[Items from a data source]
* * * * *

### config.mk
export PLATFORM = sky130hd
export DESIGN_NAME = pad_front
export DESIGN_NICKNAME = d
export VERILOG_FILES = /design/src/pad_pkg.sv /design/src/pad_front.sv
export SDC_FILE = /design/constraint.sdc
export NUM_CORES = 1
export LEC_CHECK = 0
export ABC_CLOCK_PERIOD_IN_PS = 13600
export BUFFER_PORTS_ARGS = -buffer_cell sky130_fd_sc_hd__clkbuf_2
export CAP_MARGIN = 10
export CORE_UTILIZATION = 35
export DETAILED_ROUTE_END_ITERATION = 16
export PLACE_DENSITY_LB_ADDON = 0.2
export SYNTH_ARGS = -nofsm -noshare
export SYNTH_HDL_FRONTEND = slang
export SYNTH_SLANG_ARGS = --single-unit
### constraint.sdc
create_clock -name clk -period 13.6 [get_ports clk]
set_input_delay 0.68 -clock clk [delete_from_list [all_inputs] [get_ports clk]]
set_output_delay 0.68 -clock clk [all_outputs]
set_load 0.05 [all_outputs]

* * * * *

WHAT THE TASK ASKS
What is needed here is an exact copy of all the records above.

TASK SOLUTION
### config.mk
export PLATFORM = sky130hd
export DESIGN_NAME = pad_front
export DESIGN_NICKNAME = d
export VERILOG_FILES = /design/src/pad_pkg.sv /design/src/pad_front.sv
export SDC_FILE = /design/constraint.sdc
export NUM_CORES = 1
export LEC_CHECK = 0
export ABC_CLOCK_PERIOD_IN_PS = 13600
export BUFFER_PORTS_ARGS = -buffer_cell sky130_fd_sc_hd__clkbuf_2
export CAP_MARGIN = 10
export CORE_UTILIZATION = 35
export DETAILED_ROUTE_END_ITERATION = 16
export PLACE_DENSITY_LB_ADDON = 0.2
export SYNTH_ARGS = -nofsm -noshare
export SYNTH_HDL_FRONTEND = slang
export SYNTH_SLANG_ARGS = --single-unit
### constraint.sdc
create_clock -name clk -period 13.6 [get_ports clk]
set_input_delay 0.68 -clock clk [delete_from_list [all_inputs] [get_ports clk]]
set_output_delay 0.68 -clock clk [all_outputs]
set_load 0.05 [all_outputs]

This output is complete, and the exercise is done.